Why I am so positive when I answered this person? Just simply because Web Services are today mature enough. But like any development of applications/systems the development should start with a clear definition of the requirements. When the development team will start to write down the requirement it will be clear of not what are the important pieces in term of services. Beside the business requirements, lots of requirements are technical/IT related such as security, performance, manageability, reliability, and transaction management, performance... So when you design your system do not forgot to clarify what are the different infrastructure services you need....

It is then easy to match your infrastructure requirement list to the different quality of services supported by the platform you will implementing on, and as important, the platform(s) you will have to integrate with.  For example today it is possible to easily create SOA/Web Services application that are secured because WS-Security is a standard supported by most of the vendors. At the opposite it may be very challenging to create SOA/WS based application that involve a very complex transaction model with various applications and system since no standard have been implemented in a real interoperable manner. But no worry the WS brains are here and work on it, take some time to read more about WS-Transactions and other related standardization effort.

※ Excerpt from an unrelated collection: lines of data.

What follows belongs to an exercise in optimizing a design on an open flow for small area and a short achievable clock period; a production flow would make more cautious choices. Where RTL was checked, it was by simulation tests only, not by an equivalence proof against the original. No activity file was given, so power comes from the tool's default toggle rates.

==> flow/design.v (excerpt) <==
module movavg(
    input logic clk,
    input logic reset,
    input logic [63:0] din,
    output logic [63:0] dout
);
Settings: LEC_CHECK=0, CAP_MARGIN=20, CORE_MARGIN=2, CORE_UTILIZATION=65, CTS_BUF_LIST=sky130_fd_sc_hd__clkbuf_4 sky130_fd_sc_hd__clkbuf_8, PLACE_DENSITY=0.75, SETUP_SLACK_MARGIN=1.5, SLEW_MARGIN=20; clock period 7.5 ns.
standard.sh (not shown) runs the stock make flow with config.mk's settings and CLKGATE_MAP_FILE= SYNTH_SCRIPT=/design/flow/synth_recipe.tcl, a recipe that flattens the netlist after the stock synthesis.
==> flow/flow/run.sh <==
#!/bin/bash
set -euo pipefail
export BUFFER_PORTS_ARGS="-buffer_cell sky130_fd_sc_hd__buf_2"
export SYNTH_ARGS="-noabc"
bash standard.sh > standard_make.log 2>&1
Next try:
--- a/flow/flow/run.sh
+++ b/flow/flow/run.sh
@@ -4 +3,0 @@
-export SYNTH_ARGS="-noabc"
The new run completed without violations.
Non-clock buffer count came out lower by 3.
Global-route usage came out lower by 0.52 points.
Final area came out higher by 0.69%.
Core utilization came out higher by 0.49 points.
Routed wire length came out lower by 2.3%.
Worst setup slack improved by 0.10 ns.
Cell count came out higher by 4.4%.
Maximum frequency came out higher by 1.7%.

---

== north ==
Another version of the RTL of movavg (not shown whole).
Size: about 1,300 cells after synthesis, ~190 flip-flops, roughly 130 I/O pins, ~0.012 mm^2 of cells after synthesis.
export LEC_CHECK = 0
export CAP_MARGIN = 20
export CORE_MARGIN = 2
export CORE_UTILIZATION = 40
export SETUP_SLACK_MARGIN = 1.5
export SLEW_MARGIN = 20
create_clock -name core_clock -period 7.5 [get_ports {clk}]
==> flow/flow/run.sh <==
#!/bin/bash
set -euo pipefail
export BUFFER_PORTS_ARGS="-buffer_cell sky130_fd_sc_hd__buf_2"
bash standard.sh > standard_make.log 2>&1
### north -> south
# north
export LEC_CHECK = 0
export CAP_MARGIN = 20
export CORE_MARGIN = 2
export CORE_UTILIZATION = 40
export SETUP_SLACK_MARGIN = 1.5
export SLEW_MARGIN = 20
create_clock -name core_clock -period 7.5 [get_ports {clk}]
# south
export LEC_CHECK = 0
export CAP_MARGIN = 20
export CORE_MARGIN = 2
export CORE_UTILIZATION = 65
export CTS_BUF_LIST = sky130_fd_sc_hd__clkbuf_4 sky130_fd_sc_hd__clkbuf_8
export PLACE_DENSITY = 0.75
export SETUP_SLACK_MARGIN = 1.5
export SLEW_MARGIN = 20
create_clock -name core_clock -period 7.5 [get_ports {clk}]
--- a/flow/flow/run.sh
+++ b/flow/flow/run.sh
@@ -3,2 +3,3 @@
 export BUFFER_PORTS_ARGS="-buffer_cell sky130_fd_sc_hd__buf_2"
+export SYNTH_ARGS="-noabc"
 bash standard.sh > standard_make.log 2>&1
Findings:
- din[15] as the startpoint of the most critical setup path was reported by south, and din[14] by north.
- [compare] base=north new=south: inserted tap cell count lower; share of flip-flops with an asynchronous set or reset after synthesis roughly the same; power drawn by the combinational cells roughly the same.
> inputs changed (south -> east)
==> flow/flow/run.sh <==
#!/bin/bash
set -euo pipefail
export BUFFER_PORTS_ARGS="-buffer_cell sky130_fd_sc_hd__buf_2"
bash standard.sh > standard_make.log 2>&1
==> comparison <==
east finished every stage and its layout cleared the timing, design-rule and antenna checks.
The higher die boundary width came out of east.
east: count of vias placed by the detailed router is 6.3% higher than what south reported.
Compared with south, in east net load switching power rose about 6%; area share of xor/xnor cells in the synthesized design fell 1.1 points; final critical-path setup slack rose 110 ps; length of routed wiring on met1 rose 2.3%.
For final-report setup violation count, east and south come out practically identical.
[compare] base=south new=east: clock buffer and inverter area fraction after layout now smaller; first-pass GRT wire length now larger.

---

movavg, a different RTL version from the one above (not shown whole).
Size in the first run: ~1200 cells after synthesis, ~130 I/O pins.
Settings: LEC_CHECK=0, CAP_MARGIN=20, CORE_MARGIN=2, CORE_UTILIZATION=65, CTS_BUF_LIST=sky130_fd_sc_hd__clkbuf_4 sky130_fd_sc_hd__clkbuf_8, PLACE_DENSITY=0.75, SETUP_SLACK_MARGIN=1.5, SLEW_MARGIN=20; clock period 7.5 ns.
==> flow/flow/run.sh <==
#!/bin/bash
set -euo pipefail
export BUFFER_PORTS_ARGS="-buffer_cell sky130_fd_sc_hd__buf_2"
python3 flow/mknet.py hhc > netlist.v 2> mknet.log
bash standard.sh VERILOG_FILES="$PWD/netlist.v" ADDER_MAP_FILE= finish > standard_make.log 2>&1
Other scripts of this flow, unchanged in this note and not shown: flow/flow/mknet.py
The starting point completed with no timing, DRC or antenna violations.
==> next run, changes <==
==> flow/flow/run.sh (replaced) <==
#!/bin/bash
set -euo pipefail
export BUFFER_PORTS_ARGS="-buffer_cell sky130_fd_sc_hd__buf_2"
python3 flow/mknet.py hks > netlist.v 2> mknet.log
bash standard.sh VERILOG_FILES="$PWD/netlist.v" ADDER_MAP_FILE= finish > standard_make.log 2>&1
- global-route usage came out higher by 8.4 points
- routed wire length came out higher by well over a third
- utilization came out lower by 0.26 points
- synthesized area came out higher by roughly a tenth
- total power came out higher by roughly a tenth
- via count came out higher by a quarter to a third
- first-iteration DRC count came out higher by well over a third
- design area came out higher by roughly a tenth
- worst setup slack got worse by 0.24 ns
==> next run, changes <==
==> flow/flow/run.sh (replaced) <==
#!/bin/bash
set -euo pipefail
export BUFFER_PORTS_ARGS="-buffer_cell sky130_fd_sc_hd__buf_2"
python3 flow/mknet.py hhc > netlist.v 2> mknet.log
bash standard.sh VERILOG_FILES="$PWD/netlist.v" ADDER_MAP_FILE= finish > standard_make.log 2>&1
SETUP_SLACK_MARGIN = 2.5   (was 1.5)
The changed run failed in 5_1_grt.
Synthesized area is lower by 9.1%.
Synthesized cell count drops by 18%.
No run of this note included a check of the RTL's function; only the layout flow was run.

==> static timing again, ports no longer ideal <==
How much do the figures lean on ideal ports? The routed layouts below were timed once more, with nothing changed but the port constraints.
Step 1 sets driving cells, clkbuf_16 on the clock port and buf_2 on the other inputs (assumed; they add their load-dependent delay and slew).
Step 2 also shifts input and output timing later by t, the mid clock arrival at the registers, as if the neighbouring blocks saw the same clock.
Slacks: no drivers / after step 1 / after step 2; pairs: no drivers / after step 1.
| run | t (ns) | slack for setup (ns) | latest minus earliest clock arrival (ns) |
|---|---|---|---|
| the first run of note 1 | 0.502 | 1.606 / 1.587 / 1.587 | 0.022 / 0.022 |
| the second run of note 1 | 0.508 | 1.706 / 1.681 / 1.681 | 0.019 / 0.019 |
| north | 0.484 | 1.631 / 1.597 / 1.597 | 0.017 / 0.016 |
| south | 0.492 | 1.555 / 1.522 / 1.522 | 0.030 / 0.031 |
| east | 0.507 | 1.660 / 1.639 / 1.639 | 0.019 / 0.020 |
| the first run of note 3 | 0.512 | 1.868 / 1.824 / 1.863 | 0.022 / 0.022 |
| the second run of note 3 | 0.518 | 1.627 / 1.582 / 1.641 | 0.017 / 0.017 |
After both steps every run listed still meets setup and hold. The setup slack of north, which loses most, moves by -0.034 ns with the drivers and by -0.034 ns with both steps.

Based on the previous example with security and transaction, it is also important to keep in mind that the Web Services is a mature technology but it is still evolving -based on real life requirements-. So in the same time your application/system will evolve -it is one of your goal when you do SOA, it is to build a more agile system that can react to business, or technological changes quicker-, do not forget that your vendor are continuously working to not only define the standard but also implement them in their product. So you may put as a requirement from the beginning a specific infrastructure services that are not available in today's product but the important question to ask you before dropping SOA/Web Service is when I really need this feature? When this feature will be available in my platform?

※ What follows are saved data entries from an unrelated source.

Source: an optimization exercise on an open RTL-to-GDS flow (aim: small area, a short achievable clock period and few clock cycles). Production flows keep margins and buffers that such runs may drop.
Function was checked by simulation only, so behaviour that the tests miss may differ from the original.
Power figures rest on the tool's default switching activity, not on a simulated workload.

==> build 78: inputs <==
==> flow/design.v <==
module rv32i_pipe (
    input  logic        clk,
    input  logic        reset,
    output logic [31:0] imem_addr,
    input  logic [31:0] imem_rdata,
    output logic [31:0] dmem_addr,
    output logic [31:0] dmem_wdata,
    output logic [3:0]  dmem_byteen,
    output logic        dmem_we,
    input  logic [31:0] dmem_rdata
);
    localparam logic [6:0] OP_LUI    = 7'b0110111;
    localparam logic [6:0] OP_AUIPC  = 7'b0010111;
    localparam logic [6:0] OP_JAL    = 7'b1101111;
    localparam logic [6:0] OP_JALR   = 7'b1100111;
    localparam logic [6:0] OP_BRANCH = 7'b1100011;
    localparam logic [6:0] OP_LOAD   = 7'b0000011;
    localparam logic [6:0] OP_STORE  = 7'b0100011;
    localparam logic [6:0] OP_IMM    = 7'b0010011;
    localparam logic [6:0] OP_REG    = 7'b0110011;
    logic [31:0] pc_f;
    logic        id_v;
    logic        id_pred;
    logic [31:0] id_inst, id_pc;
    logic [31:0] ex_a, ex_b, ex_alt;
    logic [4:0]  ex_rd;
    logic        ex_wr, ex_load, ex_store, ex_br, ex_jalr, ex_pred, ex_kill;
    logic        ex_sub, ex_sadd, ex_sslt, ex_ssltu, ex_sxor, ex_sor, ex_sand,
                 ex_ssll, ex_ssr, ex_sra, ex_salt;
    logic [2:0]  ex_f3;
    logic [31:0] mem_res, mem_wdata;
    logic [3:0]  mem_be;
    logic        mem_we, mem_load, mem_wr;
    logic [2:0]  mem_f3;
    logic [4:0]  mem_rd;
    logic [31:1][31:0] rf;
    logic        redirect, stall;
    logic [31:0] redirect_pc;
    assign imem_addr = pc_f;
    logic        f_jal, f_btaken;
    logic [31:0] f_jtarget, f_btarget, pc_4f, f_next;
    assign f_jal     = imem_rdata[6:0] == OP_JAL;
    assign f_btaken  = imem_rdata[6:0] == OP_BRANCH && (imem_rdata[31] || imem_rdata[14:12] == 3'b001);
    assign f_jtarget = pc_f + {{12{imem_rdata[31]}}, imem_rdata[19:12], imem_rdata[20], imem_rdata[30:21], 1'b0};
    assign f_btarget = pc_f + {{20{imem_rdata[31]}}, imem_rdata[7], imem_rdata[30:25], imem_rdata[11:8], 1'b0};
    assign pc_4f     = pc_f + 32'd4;
    assign f_next    = f_jal ? f_jtarget : f_btaken ? f_btarget : pc_4f;
    always_ff @(posedge clk) begin
        if (reset)
            pc_f <= 32'd0;
        else if (redirect)
            pc_f <= redirect_pc;
        else if (!stall)
            pc_f <= f_next;
    end
    always_ff @(posedge clk) begin
        if (reset || redirect)
            id_v <= 1'b0;
        else if (!stall)
            id_v <= 1'b1;
    end
    always_ff @(posedge clk) begin
        if (!stall) begin
            id_inst <= imem_rdata;
            id_pc   <= pc_f;
            id_pred <= f_btaken;
        end
    end
    logic [6:0]  op;
    logic [4:0]  rs1, rs2, rd;
    logic [2:0]  f3;
    logic        d_lui, d_auipc, d_jal, d_jalr, d_br, d_load, d_store, d_imm, d_reg;
    logic        use1, use2, d_wr;
    logic [31:0] imm, pc_sum;
    assign op  = id_inst[6:0];
    assign rd  = id_inst[11:7];
    assign f3  = id_inst[14:12];
    assign rs1 = id_inst[19:15];
    assign rs2 = id_inst[24:20];
    assign d_lui   = op == OP_LUI;
    assign d_auipc = op == OP_AUIPC;
    assign d_jal   = op == OP_JAL;
    assign d_jalr  = op == OP_JALR;
    assign d_br    = op == OP_BRANCH;
    assign d_load  = op == OP_LOAD;
    assign d_store = op == OP_STORE;
    assign d_imm   = op == OP_IMM;
    assign d_reg   = op == OP_REG;
    assign use1 = d_jalr | d_br | d_load | d_store | d_imm | d_reg;
    assign use2 = d_br | d_store | d_reg;
    assign d_wr = (d_lui | d_auipc | d_jal | d_jalr | d_load | d_imm | d_reg) && rd != 5'd0;
    always_comb begin
        if (d_store)
            imm = {{20{id_inst[31]}}, id_inst[31:25], id_inst[11:7]};
        else if (d_br)
            imm = {{20{id_inst[31]}}, id_inst[7], id_inst[30:25], id_inst[11:8], 1'b0};
        else if (d_lui | d_auipc)
            imm = {id_inst[31:12], 12'b0};
        else
            imm = {{20{id_inst[31]}}, id_inst[31:20]};
    end
    assign pc_sum = id_pc + ((d_auipc | (d_br & ~id_pred)) ? imm : 32'd4);
    logic [31:0] r1, r2;
    always_comb begin
        r1 = 32'd0;
        r2 = 32'd0;
        for (int i = 1; i < 32; i++) begin
            r1 = r1 | ({32{rs1 == 5'(i)}} & rf[i]);
            r2 = r2 | ({32{rs2 == 5'(i)}} & rf[i]);
        end
    end
    assign stall = id_v && ex_load &&
                   ((use1 && rs1 == ex_rd) || (use2 && rs2 == ex_rd));
    logic go;
    assign go = id_v && !stall;
    logic        f1m, f1w, f2m, f2w;
    logic [31:0] ex_out, m_out, r1f, r2f;
    assign f1m = ex_wr && ex_rd == rs1;
    assign f1w = mem_wr && mem_rd == rs1;
    assign f2m = ex_wr && ex_rd == rs2;
    assign f2w = mem_wr && mem_rd == rs2;
    assign r1f = f1m ? ex_out : f1w ? m_out : r1;
    assign r2f = f2m ? ex_out : f2w ? m_out : r2;
    always_ff @(posedge clk) begin
        if (reset || !go) begin
            ex_wr    <= 1'b0;
            ex_load  <= 1'b0;
            ex_store <= 1'b0;
            ex_br    <= 1'b0;
            ex_jalr  <= 1'b0;
        end else begin
            ex_wr    <= d_wr;
            ex_load  <= d_load;
            ex_store <= d_store;
            ex_br    <= d_br;
            ex_jalr  <= d_jalr;
        end
    end
    always_ff @(posedge clk) begin
        if (reset)
            ex_kill <= 1'b0;
        else
            ex_kill <= redirect;
    end
    always_ff @(posedge clk) begin
        ex_a    <= r1f;
        ex_b    <= (d_br | d_reg) ? r2f : imm;
        ex_alt  <= d_store ? r2f : d_lui ? imm : pc_sum;
        ex_rd   <= rd;
        ex_pred <= id_pred;
        ex_f3   <= f3;
        ex_sub   <= d_br | (d_reg & (f3 == 3'd0) & id_inst[30]) |
                    ((d_reg | d_imm) & (f3 == 3'd2 || f3 == 3'd3));
        ex_sadd  <= ~((d_reg | d_imm) & (f3 != 3'd0));
        ex_sslt  <= (d_reg | d_imm) & (f3 == 3'd2);
        ex_ssltu <= (d_reg | d_imm) & (f3 == 3'd3);
        ex_sxor  <= (d_reg | d_imm) & (f3 == 3'd4);
        ex_sor   <= (d_reg | d_imm) & (f3 == 3'd6);
        ex_sand  <= (d_reg | d_imm) & (f3 == 3'd7);
        ex_ssll  <= (d_reg | d_imm) & (f3 == 3'd1);
        ex_ssr   <= (d_reg | d_imm) & (f3 == 3'd5);
        ex_sra   <= id_inst[30];
        ex_salt  <= d_lui | d_auipc | d_jal | d_jalr;
    end
    logic [31:0] a, b, sd;
    assign a  = ex_a;
    assign b  = ex_b;
    assign sd = ex_alt;
    logic [32:0] sum;
    logic        lt_u, lt_s, taken;
    assign sum  = {1'b0, a} + {1'b0, b ^ {32{ex_sub}}} + {32'd0, ex_sub};
    assign lt_u = ~sum[32];
    assign lt_s = (a[31] ^ b[31]) ? a[31] : sum[31];
    logic [31:0] sh_in, sh_out, sh_res;
    logic [32:0] sh_tmp;
    always_comb begin
        for (int i = 0; i < 32; i++) sh_in[i] = ex_ssll ? a[31 - i] : a[i];
        sh_tmp = $signed({ex_ssr & ex_sra & a[31], sh_in}) >>> b[4:0];
        sh_out = sh_tmp[31:0];
        for (int i = 0; i < 32; i++) sh_res[i] = ex_ssll ? sh_out[31 - i] : sh_out[i];
    end
    logic [31:0] res;
    assign res = ({32{ex_sadd}}  & sum[31:0]) |
                 ({32{ex_sslt}}  & {31'd0, lt_s}) |
                 ({32{ex_ssltu}} & {31'd0, lt_u}) |
                 ({32{ex_sxor}}  & (a ^ b)) |
                 ({32{ex_sor}}   & (a | b)) |
                 ({32{ex_sand}}  & (a & b)) |
                 ({32{ex_ssll | ex_ssr}} & sh_res);
    logic [31:0] dif;
    logic [30:0] hi30;
    logic        lt31, b_ltu, b_lts;
    assign dif = a ^ b;
    always_comb begin
        hi30[30] = 1'b0;
        for (int i = 29; i >= 0; i--) hi30[i] = hi30[i + 1] | dif[i + 1];
    end
    assign lt31  = |(b[30:0] & dif[30:0] & ~hi30);
    assign b_ltu = dif[31] ? b[31] : lt31;
    assign b_lts = dif[31] ? a[31] : lt31;
    always_comb begin
        case (ex_f3)
            3'd0, 3'd1: taken = ~|dif;
            3'd4, 3'd5: taken = b_lts;
            default:    taken = b_ltu;
        endcase
        taken = taken ^ ex_f3[0];
    end
    assign redirect    = ((ex_br && (taken != ex_pred)) || ex_jalr) && !ex_kill;
    assign redirect_pc = ex_jalr ? {sum[31:1], 1'b0} : ex_alt;
    logic [3:0] be;
    always_comb begin
        case (ex_f3[1:0])
            2'd0:    be = 4'b0001 << sum[1:0];
            2'd1:    be = sum[1] ? 4'b1100 : 4'b0011;
            default: be = 4'b1111;
        endcase
    end
    assign ex_out = ex_salt ? ex_alt : res;
    always_ff @(posedge clk) begin
        if (reset) begin
            mem_we   <= 1'b0;
            mem_wr   <= 1'b0;
            mem_load <= 1'b0;
        end else begin
            mem_we   <= ex_store && !ex_kill;
            mem_wr   <= ex_wr && !ex_kill;
            mem_load <= ex_load;
        end
    end
    always_ff @(posedge clk) begin
        mem_res   <= ex_out;
        mem_wdata <= (ex_f3[1:0] == 2'd0) ? {4{sd[7:0]}} :
                     (ex_f3[1:0] == 2'd1) ? {2{sd[15:0]}} : sd;
        mem_be    <= be;
        mem_f3    <= ex_f3;
        mem_rd    <= ex_rd;
    end
    assign dmem_addr   = mem_res;
    assign dmem_wdata  = mem_wdata;
    assign dmem_byteen = mem_be;
    assign dmem_we     = mem_we;
    logic [31:0] ld_sh, ld_val;
    assign ld_sh = dmem_rdata >> {mem_res[1:0], 3'b000};
    always_comb begin
        case (mem_f3[1:0])
            2'd0:    ld_val = {{24{~mem_f3[2] & ld_sh[7]}}, ld_sh[7:0]};
            2'd1:    ld_val = {{16{~mem_f3[2] & ld_sh[15]}}, ld_sh[15:0]};
            default: ld_val = ld_sh;
        endcase
    end
    assign m_out = mem_load ? ld_val : mem_res;
    always_ff @(posedge clk) begin
        for (int i = 1; i < 32; i++)
            if (mem_wr && mem_rd == 5'(i))
                rf[i] <= m_out;
    end
endmodule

This is why also it is important to understand the strategy of your vendor in term of flexibility and adaptability of their solution to the different standards, and how it can help you to take care of legacy services that need to integrate with your new applications. One nice example is the usage of Oracle Web Services Manager. Even if WS-Security is one of the first standard around "Enterprise Web Services" it has not been in the different stack for long so lot of existing WS do not support WS-Sec. Oracle Web Services Manager allow you using agents and/or gateway to add security in a standard way to existing services, and enrich you SOA with a better quality of services.  So do not say no to SOA/SOA because a standard does not exist or exist but not implemented, it will come -take a look to all the WS-* effort-, and this standards will be able to extend the system that you are building as you need.... SOA is all about agility, to be sure that it will be agile enough to provide you more services as you go!